**Try it**
Line by line, copy out the data that follows.

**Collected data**
## config.mk

```make
export PLATFORM = sky130hd
export DESIGN_NAME = bgs_front
export DESIGN_NICKNAME = d
export VERILOG_FILES = /design/src/hdl/bgs_pkg.sv /design/src/hdl/bgs_front.sv
export SDC_FILE = /design/constraint.sdc
export NUM_CORES = 2
export LEC_CHECK = 0
export BUFFER_PORTS_ARGS = -buffer_cell sky130_fd_sc_hd__clkbuf_2
export CORE_ASPECT_RATIO = 0.8
export CORE_MARGIN = 2
export CORE_UTILIZATION = 50
export DETAILED_ROUTE_END_ITERATION = 16
export GPL_TIMING_DRIVEN = 0
export PLACE_DENSITY = 0.67
export SLEW_MARGIN = 10
export SYNTH_ARGS = -nofsm -noshare
export SYNTH_HDL_FRONTEND = slang
export SYNTH_SLANG_ARGS = --single-unit
```

## constraint.sdc

```tcl
create_clock -name clk_i -period 17.3 [get_ports clk_i]
set_clock_uncertainty 0.1 [all_clocks]
set_input_delay 3.46 -clock clk_i [delete_from_list [all_inputs] [get_ports clk_i]]
set_output_delay 3.46 -clock clk_i [all_outputs]
set_load 0.02 [all_outputs]
```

**Exercise output**
## config.mk

```make
export PLATFORM = sky130hd
export DESIGN_NAME = bgs_front
export DESIGN_NICKNAME = d
export VERILOG_FILES = /design/src/hdl/bgs_pkg.sv /design/src/hdl/bgs_front.sv
export SDC_FILE = /design/constraint.sdc
export NUM_CORES = 2
export LEC_CHECK = 0
export BUFFER_PORTS_ARGS = -buffer_cell sky130_fd_sc_hd__clkbuf_2
export CORE_ASPECT_RATIO = 0.8
export CORE_MARGIN = 2
export CORE_UTILIZATION = 50
export DETAILED_ROUTE_END_ITERATION = 16
export GPL_TIMING_DRIVEN = 0
export PLACE_DENSITY = 0.67
export SLEW_MARGIN = 10
export SYNTH_ARGS = -nofsm -noshare
export SYNTH_HDL_FRONTEND = slang
export SYNTH_SLANG_ARGS = --single-unit
```

## constraint.sdc

```tcl
create_clock -name clk_i -period 17.3 [get_ports clk_i]
set_clock_uncertainty 0.1 [all_clocks]
set_input_delay 3.46 -clock clk_i [delete_from_list [all_inputs] [get_ports clk_i]]
set_output_delay 3.46 -clock clk_i [all_outputs]
set_load 0.02 [all_outputs]
```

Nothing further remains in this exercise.